$||x-2|-3| >1$, then $x$ belongs to which interval 
$||x-2|-3| >1$, then $x$ belongs to: (a) $(-\infty, -2) \cup (0,4) \cup(6,\infty)$ (b) $(-1,1)$ (c) $(-\infty, 1)\cup (1,
> \infty)$  (d) $(-2,2)$

Answer:(a)
My solution:
let $|x-2| = p,$
$|p-3|>1$ and finally i got four inequalities after more calculations :
$x>6, x<-2,x>0, x<4$
I think I am doing this question wrong but i don't know how to do this question either way. How do I do this?
 A: Just do it with two simultaneous inequalities:
$$
||x-2| - 3| > 1 \Leftrightarrow |x-2|-3 > 1 \text{ or } |x-2|-3 < -1
$$
$$
\Leftrightarrow |x-2| > 4 \text{ or } |x-2| < 2
$$
$$
\Leftrightarrow x-2 > 4 \text{ or } x-2 < -4 \text{ or } -2 < x-2 < 2
$$
$$
\Leftrightarrow x>6 \text{ or } x < -2 \text{ or } 0 < x < 4
$$
So your answer is
$$
(6,\infty)\cup (-\infty,-2)\cup (0,4)
$$
A: $||x−2|−3|>1$ then either $|x-2| - 3 > 1$ or $|x-2| - 3 < -1$; respectively
$$|x-2| > 4 \ \text{ or } |x-2| < 2$$
The first of these is equivalent to $x - 2 > 4$ or $x - 2 < -4$; i.e., $$x > 6 \text{ or } x < -2$$
The second is equivalent to $-2 < x - 2 < 2$; i.e., $$0 < x < 4$$
Now put that all together.
A: Ok, so $|x - 2| = p$, and so $|p - 3| > 1$.
Then that means $p - 3 > 1$ or $p - 3 < -1$.
Then that means $p > 4$ or $p < 2$.
But $p = |x - 2|$, so $|x - 2| > 4$ or $|x - 2| < 2$.
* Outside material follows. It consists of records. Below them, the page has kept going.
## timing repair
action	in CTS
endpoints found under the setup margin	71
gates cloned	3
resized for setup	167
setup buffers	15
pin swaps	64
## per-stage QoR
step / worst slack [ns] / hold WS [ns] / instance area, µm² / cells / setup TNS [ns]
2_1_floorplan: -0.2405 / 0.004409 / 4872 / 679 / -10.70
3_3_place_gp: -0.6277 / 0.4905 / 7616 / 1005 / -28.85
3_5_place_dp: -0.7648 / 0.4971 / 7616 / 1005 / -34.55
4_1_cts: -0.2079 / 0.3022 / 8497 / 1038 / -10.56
<file path="src/rtl/mmss_timer_ctrl.sv">
// MM:SS countdown / count-up timer with a one-second prescaler, start/pause control,
// BCD preset sanitising, a one-cycle done pulse and a 4-digit 7-segment display scanner.
module mmss_timer_ctrl #(
    parameter int TICK_DIV       = 50_000_000,
    parameter int SCAN_DIV       = 50_000,
    parameter bit SEG_ACTIVE_LOW = 1'b0
) (
    input  logic        new_clock,
    input  logic        clear,
    input  logic        load,
    input  logic [7:0]  preset_mm,
    input  logic [7:0]  preset_ss,
    input  logic        mode,
    input  logic        start,
    input  logic        pause,
    output logic [15:0] time_bcd,
    output logic        running,
    output logic        stop,
    output logic        done,
    output logic [3:0]  digit_sel,
    output logic [6:0]  Mostrador
);
    localparam int PW = (TICK_DIV > 1) ? $clog2(TICK_DIV) : 1;
    localparam int SW = (SCAN_DIV > 1) ? $clog2(SCAN_DIV) : 1;

    typedef enum logic [1:0] {IDLE, RUN, PAUSED, DONE} state_t;

    state_t          state, state_nxt;
    logic [15:0]     cnt, cnt_nxt, target, cnt_inc, cnt_dec, preset_san;
    logic            up;
    logic [PW-1:0]   presc, presc_nxt;
    logic            done_q;
    logic            tick, at_end;
    logic [SW-1:0]   scan_cnt;
    logic [1:0]      idx;
    logic [3:0]      digit;
    logic [6:0]      seg;

    function automatic logic [7:0] sanitise(input logic [7:0] v);
        return {(v[7:4] > 4'd5) ? 4'd5 : v[7:4], (v[3:0] > 4'd9) ? 4'd9 : v[3:0]};
    endfunction

    function automatic logic [15:0] bcd_dec(input logic [15:0] v);
        logic [15:0] r;
        r = v;
        if (v[3:0] != 4'd0) r[3:0] = v[3:0] - 4'd1;
        else begin
            r[3:0] = 4'd9;
            if (v[7:4] != 4'd0) r[7:4] = v[7:4] - 4'd1;
            else begin
                r[7:4] = 4'd5;
                if (v[11:8] != 4'd0) r[11:8] = v[11:8] - 4'd1;
                else begin
                    r[11:8]  = 4'd9;
                    r[15:12] = v[15:12] - 4'd1;
                end
            end
        end
        return r;
    endfunction

    function automatic logic [15:0] bcd_inc(input logic [15:0] v);
        logic [15:0] r;
        r = v;
        if (v[3:0] != 4'd9) r[3:0] = v[3:0] + 4'd1;
        else begin
            r[3:0] = 4'd0;
            if (v[7:4] != 4'd5) r[7:4] = v[7:4] + 4'd1;
            else begin
                r[7:4] = 4'd0;
                if (v[11:8] != 4'd9) r[11:8] = v[11:8] + 4'd1;
                else begin
                    r[11:8]  = 4'd0;
                    r[15:12] = (v[15:12] != 4'd5) ? v[15:12] + 4'd1 : 4'd0;
                end
            end
        end
        return r;
    endfunction

    function automatic logic [6:0] seg7(input logic [3:0] d);
        case (d)
            4'd0: return 7'b0111111;
            4'd1: return 7'b0000110;
            4'd2: return 7'b1011011;
            4'd3: return 7'b1001111;
            4'd4: return 7'b1100110;
            4'd5: return 7'b1101101;
            4'd6: return 7'b1111101;
            4'd7: return 7'b0000111;
            4'd8: return 7'b1111111;
            4'd9: return 7'b1101111;
            default: return 7'b0000000;
        endcase
    endfunction

    assign preset_san = {sanitise(preset_mm), sanitise(preset_ss)};
    assign cnt_inc    = bcd_inc(cnt);
    assign cnt_dec    = bcd_dec(cnt);

    // Command priority is load > pause > start; the tick only advances on edges with no command.
    always_comb begin
        state_nxt = state;
        cnt_nxt   = cnt;
        presc_nxt = presc;
        tick      = (presc == PW'(TICK_DIV - 1));
        at_end    = up ? (cnt == target) : (cnt == 16'h0000);
        if (load) begin
            state_nxt = IDLE;
            cnt_nxt   = mode ? 16'h0000 : preset_san;
            presc_nxt = '0;
        end else if (pause) begin
            if (state == RUN) state_nxt = PAUSED;
        end else if (start && (state == IDLE || state == PAUSED)) begin
            if (state == IDLE) presc_nxt = '0;
            state_nxt = at_end ? DONE : RUN;
        end else if (state == RUN) begin
            if (tick) begin
                presc_nxt = '0;
                cnt_nxt   = up ? cnt_inc : cnt_dec;
                if (up ? (cnt_inc == target) : (cnt_dec == 16'h0000)) state_nxt = DONE;
            end else begin
                presc_nxt = presc + 1'b1;
            end
        end
    end

    always_ff @(posedge new_clock) begin
        if (clear) begin
            state  <= IDLE;
            cnt    <= '0;
            target <= '0;
            up     <= 1'b0;
            presc  <= '0;
            done_q <= 1'b0;
        end else begin
            state  <= state_nxt;
            cnt    <= cnt_nxt;
            presc  <= presc_nxt;
            done_q <= (state_nxt == DONE) && (state != DONE);
            if (load) begin
                target <= preset_san;
                up     <= mode;
            end
        end
    end

    // Scanner runs regardless of timer state; only clear restarts it.
    always_ff @(posedge new_clock) begin
        if (clear) begin
            scan_cnt <= '0;
            idx      <= 2'd0;
        end else if (scan_cnt == SW'(SCAN_DIV - 1)) begin
            scan_cnt <= '0;
            idx      <= idx + 2'd1;
        end else begin
            scan_cnt <= scan_cnt + 1'b1;
        end
    end

    always_comb begin
        case (idx)
            2'd0:    digit = cnt[3:0];
            2'd1:    digit = cnt[7:4];
            2'd2:    digit = cnt[11:8];
            default: digit = cnt[15:12];
        endcase
        seg = seg7(digit);
    end

    assign digit_sel = 4'b0001 << idx;
    assign Mostrador = SEG_ACTIVE_LOW ? ~seg : seg;
    assign time_bcd  = cnt;
    assign running   = (state == RUN);
    assign stop      = (state == DONE);
    assign done      = done_q;
endmodule

</file>
<file path="config.mk">
export PLATFORM = sky130hd
export DESIGN_NAME = mmss_timer_ctrl
export DESIGN_NICKNAME = d
export VERILOG_FILES = /design/src/rtl/mmss_timer_ctrl.sv
export SDC_FILE = /design/constraint.sdc
export NUM_CORES = 1
export LEC_CHECK = 0
export BUFFER_PORTS_ARGS = -buffer_cell sky130_fd_sc_hd__buf_2
export CELL_PAD_IN_SITES_DETAIL_PLACEMENT = 1
export CELL_PAD_IN_SITES_GLOBAL_PLACEMENT = 1
export CORE_MARGIN = 2
export CORE_UTILIZATION = 40
export CTS_CLUSTER_SIZE = 12
export DETAILED_ROUTE_END_ITERATION = 8
export GPL_ROUTABILITY_DRIVEN = 0
export PLACE_DENSITY = 0.75
export SLEW_MARGIN = 30
export SYNTH_ARGS = -nofsm -noshare
export SYNTH_HDL_FRONTEND = slang
export SYNTH_SLANG_ARGS = --single-unit
</file>
<file path="constraint.sdc">
create_clock -name new_clock -period 2.9 [get_ports new_clock]
set_clock_uncertainty 0.15 [all_clocks]
set_input_delay 0.435 -clock new_clock [delete_from_list [all_inputs] [get_ports new_clock]]
set_output_delay 0.435 -clock new_clock [all_outputs]
set_load 0.02 [all_outputs]
</file>
## config.mk

```make
export PLATFORM = sky130hd
export DESIGN_NAME = rattlesnake_mem_responder
export DESIGN_NICKNAME = d
export VERILOG_FILES = /design/src/rtl/rattlesnake_mem_responder_pkg.sv /design/src/rtl/rattlesnake_mem_bank.sv /design/src/rtl/rattlesnake_mem_responder.sv
export SDC_FILE = /design/constraint.sdc
export NUM_CORES = 1
export LEC_CHECK = 0
export BUFFER_PORTS_ARGS = -buffer_cell sky130_fd_sc_hd__buf_4
export CAP_MARGIN = 20
export CORE_ASPECT_RATIO = 1.4
export CORE_MARGIN = 2
export CORE_UTILIZATION = 50
export CTS_BUF_LIST = sky130_fd_sc_hd__clkbuf_8 sky130_fd_sc_hd__clkbuf_16
export DETAILED_ROUTE_END_ITERATION = 6
export GPL_TIMING_DRIVEN = 0
export HOLD_SLACK_MARGIN = 0.02
export PLACE_DENSITY = 0.69
export SLEW_MARGIN = 10
export SYNTH_ARGS = -nofsm -noshare
export SYNTH_HDL_FRONTEND = slang
export SYNTH_SLANG_ARGS = --single-unit
```

## constraint.sdc

```tcl
create_clock -name clk -period 2.4 [get_ports clk]
set_input_delay 0.12 -clock clk [delete_from_list [all_inputs] [get_ports clk]]
set_output_delay 0.12 -clock clk [all_outputs]
set_load 0.05 [all_outputs]
```
$ cat config.mk
export PLATFORM = sky130hd
export DESIGN_NAME = ps2_host_tx_flat
export DESIGN_NICKNAME = d
export VERILOG_FILES = /design/src/rtl/ps2_host_tx_if.sv /design/src/rtl/ps2_host_tx.sv /design/src/flat_wrapper.sv
export SDC_FILE = /design/constraint.sdc
export NUM_CORES = 1
export LEC_CHECK = 0
export ABC_CLOCK_PERIOD_IN_PS = 2000
export CAP_MARGIN = 25
export CORE_MARGIN = 8
export CORE_UTILIZATION = 35
export CTS_CLUSTER_SIZE = 14
export DETAILED_ROUTE_END_ITERATION = 8
export GPL_ROUTABILITY_DRIVEN = 0
export GPL_TIMING_DRIVEN = 1
export PLACE_DENSITY = 0.64
export SLEW_MARGIN = 20
export SYNTH_ARGS = -nofsm -noshare
export SYNTH_HDL_FRONTEND = slang
export SYNTH_SLANG_ARGS = --single-unit
$ cat constraint.sdc
create_clock -name CLOCK_50 -period 2 [get_ports CLOCK_50]
set_input_delay 0.2 -clock CLOCK_50 [delete_from_list [all_inputs] [get_ports CLOCK_50]]
set_output_delay 0.2 -clock CLOCK_50 [all_outputs]
set_load 0.01 [all_outputs]
$ cat src/rtl/ps2_host_tx_if.sv
// ps2_host_tx_if
//   Byte handshake between a command source (CPU bus controller or a fixed
//   command sequencer) and the PS/2 host transmitter.
//   Signals:
//     tx_data  [7:0]  command byte            (master -> slave)
//     tx_valid        byte offered            (master -> slave)
//     tx_ready        transmitter can accept  (slave  -> master)
//   A byte moves on a clock edge where tx_valid && tx_ready. The master
//   holds tx_valid and tx_data until that edge.
interface ps2_host_tx_if;
    logic [7:0] tx_data;
    logic       tx_valid;
    logic       tx_ready;

    modport master (output tx_data, output tx_valid, input tx_ready);
    modport slave  (input tx_data, input tx_valid, output tx_ready);
endinterface
[src/rtl/counter_dispatcher_pkg.sv]
// Shared definitions for the ticket dispatcher: FSM states, sizes, counter indices
// and the ticket-number wrap helper.
package counter_dispatcher_pkg;

    localparam int NUM_COUNTERS = 5;
    localparam int TICKET_W     = 6;
    localparam int TICKET_MAX   = 63;
    localparam int IDX_W        = 3;

    localparam logic [IDX_W-1:0] CNT_A = 3'd0;
    localparam logic [IDX_W-1:0] CNT_B = 3'd1;
    localparam logic [IDX_W-1:0] CNT_C = 3'd2;
    localparam logic [IDX_W-1:0] CNT_D = 3'd3;
    localparam logic [IDX_W-1:0] CNT_E = 3'd4;

    typedef enum logic [1:0] {
        ST_IDLE     = 2'd0,
        ST_ARB      = 2'd1,
        ST_ANNOUNCE = 2'd2
    } state_t;

    // Ticket numbers run 1..TICKET_MAX and skip 0, which means "none".
    function automatic logic [TICKET_W-1:0] next_ticket(input logic [TICKET_W-1:0] t);
        return (t == TICKET_W'(TICKET_MAX)) ? TICKET_W'(1) : t + TICKET_W'(1);
    endfunction

endpackage

[src/rtl/rr_arbiter5.sv]
// Combinational round-robin picker over five requesters; the search starts one
// position after the last granted index and wraps around.
module rr_arbiter5
    import counter_dispatcher_pkg::*;
(
    input  logic [NUM_COUNTERS-1:0] i_req,
    input  logic [IDX_W-1:0]        i_last,
    output logic [NUM_COUNTERS-1:0] o_grant,
    output logic [IDX_W-1:0]        o_idx,
    output logic                    o_valid
);

    logic [3:0] w_cand;

    always_comb begin
        o_grant = '0;
        o_idx   = '0;
        o_valid = 1'b0;
        w_cand  = '0;
        for (int k = 1; k <= NUM_COUNTERS; k++) begin
            w_cand = {1'b0, i_last} + 4'(k);
            if (w_cand >= 4'(NUM_COUNTERS)) begin
                w_cand = w_cand - 4'(NUM_COUNTERS);
            end
            if (!o_valid && i_req[w_cand[IDX_W-1:0]]) begin
                o_valid = 1'b1;
                o_idx   = w_cand[IDX_W-1:0];
            end
        end
        if (o_valid) begin
            o_grant[o_idx] = 1'b1;
        end
    end

endmodule

[src/rtl/counter_dispatcher.sv]
// Ticket dispenser and caller for five service counters: issues numbered tickets on
// button presses, queues them, and announces each to the next free counter in turn.
module counter_dispatcher
    import counter_dispatcher_pkg::*;
#(
    parameter int MAX_WAIT    = 16,
    parameter int CALL_CYCLES = 4
) (
    input  logic                    clk,
    input  logic                    rst,
    input  logic                    button,
    input  logic [NUM_COUNTERS-1:0] counter_done,
    output logic [TICKET_W-1:0]     ticket_number,
    output logic                    ticket_reject,
    output logic [TICKET_W-1:0]     waiting_count,
    output logic [NUM_COUNTERS-1:0] counter_busy,
    output logic                    call_valid,
    output logic [IDX_W-1:0]        counter_call,
    output logic [TICKET_W-1:0]     number_service,
    output logic [TICKET_W-1:0]     A_serviceNumber,
    output logic [TICKET_W-1:0]     B_serviceNumber,
    output logic [TICKET_W-1:0]     C_serviceNumber,
    output logic [TICKET_W-1:0]     D_serviceNumber,
    output logic [TICKET_W-1:0]     E_serviceNumber
);

    localparam int                  HOLD_W     = (CALL_CYCLES > 1) ? $clog2(CALL_CYCLES) : 1;
    localparam logic [HOLD_W-1:0]   HOLD_LAST  = HOLD_W'(CALL_CYCLES - 1);
    localparam logic [TICKET_W-1:0] MAX_WAIT_V = TICKET_W'(MAX_WAIT);

    logic                r_button;
    logic [TICKET_W-1:0] r_ticket_number;
    logic [TICKET_W-1:0] r_next_ticket;
    logic                r_reject;
    logic [TICKET_W-1:0] r_waiting;
    logic [TICKET_W-1:0] r_next_call;
    logic                r_busy [NUM_COUNTERS];
    logic [TICKET_W-1:0] r_svc  [NUM_COUNTERS];
    state_t              r_state;
    logic                r_call_valid;
    logic [IDX_W-1:0]    r_counter_call;
    logic [TICKET_W-1:0] r_number_service;
    logic [IDX_W-1:0]    r_last_grant;
    logic [HOLD_W-1:0]   r_hold_cnt;

    logic                    w_req_edge;
    logic                    w_issue;
    logic                    w_grant_en;
    logic [NUM_COUNTERS-1:0] w_busy;
    logic [NUM_COUNTERS-1:0] w_arb_grant;
    logic [IDX_W-1:0]        w_arb_idx;
    logic                    w_arb_valid;

    assign w_req_edge = button & ~r_button;
    assign w_issue    = w_req_edge && (r_waiting != MAX_WAIT_V);
    assign w_grant_en = (r_state == ST_ARB) && w_arb_valid;

    rr_arbiter5 u_arbiter (
        .i_req   (~w_busy),
        .i_last  (r_last_grant),
        .o_grant (w_arb_grant),
        .o_idx   (w_arb_idx),
        .o_valid (w_arb_valid)
    );

    // Ticket issue: one ticket per 0->1 step of the sampled button, refused when full.
    always_ff @(posedge clk or posedge rst) begin
        if (rst) begin
            r_button        <= 1'b0;
            r_ticket_number <= '0;
            r_next_ticket   <= TICKET_W'(1);
            r_reject        <= 1'b0;
        end else begin
            r_button <= button;
            r_reject <= w_req_edge && !w_issue;
            if (w_issue) begin
                r_ticket_number <= r_next_ticket;
                r_next_ticket   <= next_ticket(r_next_ticket);
            end
        end
    end

    always_ff @(posedge clk or posedge rst) begin
        if (rst) begin
            r_waiting <= '0;
        end else begin
            case ({w_issue, w_grant_en})
                2'b10:   r_waiting <= r_waiting + TICKET_W'(1);
                2'b01:   r_waiting <= r_waiting - TICKET_W'(1);
                default: r_waiting <= r_waiting;
            endcase
        end
    end

    // A grant only ever targets an idle counter, so it never collides with a done pulse
    // on a busy one; a done pulse on an idle counter just rewrites zeros.
    for (genvar gi = 0; gi < NUM_COUNTERS; gi++) begin : g_counter
        always_ff @(posedge clk or posedge rst) begin
            if (rst) begin
                r_busy[gi] <= 1'b0;
                r_svc[gi]  <= '0;
            end else if (w_grant_en && w_arb_grant[gi]) begin
                r_busy[gi] <= 1'b1;
                r_svc[gi]  <= r_next_call;
            end else if (counter_done[gi]) begin
                r_busy[gi] <= 1'b0;
                r_svc[gi]  <= '0;
            end
        end
        assign w_busy[gi] = r_busy[gi];
    end

    always_ff @(posedge clk or posedge rst) begin
        if (rst) begin
            r_state          <= ST_IDLE;
            r_call_valid     <= 1'b0;
            r_counter_call   <= '0;
            r_number_service <= '0;
            r_next_call      <= TICKET_W'(1);
            r_last_grant     <= CNT_E;
            r_hold_cnt       <= '0;
        end else begin
            case (r_state)
                ST_IDLE: begin
                    r_call_valid <= 1'b0;
                    if ((r_waiting != '0) && w_arb_valid) begin
                        r_state <= ST_ARB;
                    end
                end
                ST_ARB: begin
                    if (w_arb_valid) begin
                        r_state          <= ST_ANNOUNCE;
                        r_call_valid     <= 1'b1;
                        r_counter_call   <= w_arb_idx;
                        r_number_service <= r_next_call;
                        r_next_call      <= next_ticket(r_next_call);
                        r_last_grant     <= w_arb_idx;
                        r_hold_cnt       <= '0;
                    end else begin
                        r_state <= ST_IDLE;
                    end
                end
                ST_ANNOUNCE: begin
                    if (r_hold_cnt == HOLD_LAST) begin
                        r_state      <= ST_IDLE;
                        r_call_valid <= 1'b0;
                    end else begin
                        r_hold_cnt <= r_hold_cnt + HOLD_W'(1);
                    end
                end
                default: begin
                    r_state      <= ST_IDLE;
                    r_call_valid <= 1'b0;
                end
            endcase
        end
    end

    assign ticket_number   = r_ticket_number;
    assign ticket_reject   = r_reject;
    assign waiting_count   = r_waiting;
    assign counter_busy    = w_busy;
    assign call_valid      = r_call_valid;
    assign counter_call    = r_counter_call;
    assign number_service  = r_number_service;
    assign A_serviceNumber = r_svc[CNT_A];
    assign B_serviceNumber = r_svc[CNT_B];
    assign C_serviceNumber = r_svc[CNT_C];
    assign D_serviceNumber = r_svc[CNT_D];
    assign E_serviceNumber = r_svc[CNT_E];

endmodule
That means either $x - 2 > 4$ or $x - 2 < -4$ or $-2 < x - 2 < 2$.
That means either $x > 6$ or $x < -2$ or $0 < x < 4$.
Notice that the last set of inequalities (the $0 < x < 4$ one) is an and.  Your answer isn't represented exactly like this.  You wrote "$x > 0$ or $x < 4$" but that's different than writing $0 < x < 4$.